- Rickmansworth United Kingdom

Information
- Type: Independent Girls' school
- Motto: Circumornatae ut similitudo templi "To be as the polished cornerstones of the temple"
- Established: 1788; 238 years ago
- Founder: Bartholomew Ruspini and others
- Grades: 1–13
- Colours: Navy and Purple
- Website: https://rmsforgirls.com/

= The Royal Masonic School for Girls =

Girls' school in Rickmansworth, Hertfordshire, England

The Royal Masonic School for Girls (RMS) is a private school in Rickmansworth, Hertfordshire, England, with day and boarding pupils. The school was instituted in 1788, with the aim of caring for the daughters of poor Freemasons. In 1978, the school opened to girls beyond the daughters of freemasons.

The school opened in 1789 with fifteen pupils in Somers Town, St Pancras, Middlesex.
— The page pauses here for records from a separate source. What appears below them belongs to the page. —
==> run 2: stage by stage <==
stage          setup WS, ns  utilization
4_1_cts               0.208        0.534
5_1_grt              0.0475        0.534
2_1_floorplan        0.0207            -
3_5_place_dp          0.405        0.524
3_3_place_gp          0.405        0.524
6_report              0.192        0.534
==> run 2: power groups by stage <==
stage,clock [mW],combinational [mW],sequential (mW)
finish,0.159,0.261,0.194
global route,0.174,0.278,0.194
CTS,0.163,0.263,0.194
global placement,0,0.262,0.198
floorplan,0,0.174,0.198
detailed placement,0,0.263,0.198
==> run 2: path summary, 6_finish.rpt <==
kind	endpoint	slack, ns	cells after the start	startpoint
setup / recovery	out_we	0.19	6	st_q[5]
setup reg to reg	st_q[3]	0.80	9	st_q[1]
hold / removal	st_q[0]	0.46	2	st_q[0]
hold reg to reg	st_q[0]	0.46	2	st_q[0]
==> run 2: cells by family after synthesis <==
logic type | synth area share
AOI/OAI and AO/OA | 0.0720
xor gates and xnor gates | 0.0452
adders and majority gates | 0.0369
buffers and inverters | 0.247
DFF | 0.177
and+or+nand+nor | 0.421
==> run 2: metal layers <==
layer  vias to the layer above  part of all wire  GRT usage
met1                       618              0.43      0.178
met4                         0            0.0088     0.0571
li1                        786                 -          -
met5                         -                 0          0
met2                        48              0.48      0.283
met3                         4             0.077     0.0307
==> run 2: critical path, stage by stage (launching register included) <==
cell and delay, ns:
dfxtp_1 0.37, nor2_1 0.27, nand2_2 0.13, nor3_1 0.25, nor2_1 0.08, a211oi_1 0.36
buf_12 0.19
The school has moved between premises three times, twice within London and in 1934 to Rickmansworth in Hertfordshire, where it still is today.

The Royal Masonic School is a day school for girls 4–18 and a boarding school for girls 7–18. A nursery opened in 2009 for boys and girls aged 2–4 years.

==In the beginning==
On 14 May 1788, a committee of Bartholomew Ruspini and nine other Freemasons met at the Freemasons' Tavern in Great Queen Street to plan the details of a charitable institution for the daughters of Masons who were struggling financially. A house at Somers Place East in Somers Town was taken in October as the premises of the institution at a rent of £35 per annum to house 15 children. The property has since disappeared but was between the present day Euston and St Pancras stations, near where the British Library is today.

Twenty replies for an advertisement for the matron were received, of which five were shortlisted. Ann Le Clerc was elected by ballot. She is referred to in the minutes of the meeting as a governess. It is unknown as to whether she was married or not.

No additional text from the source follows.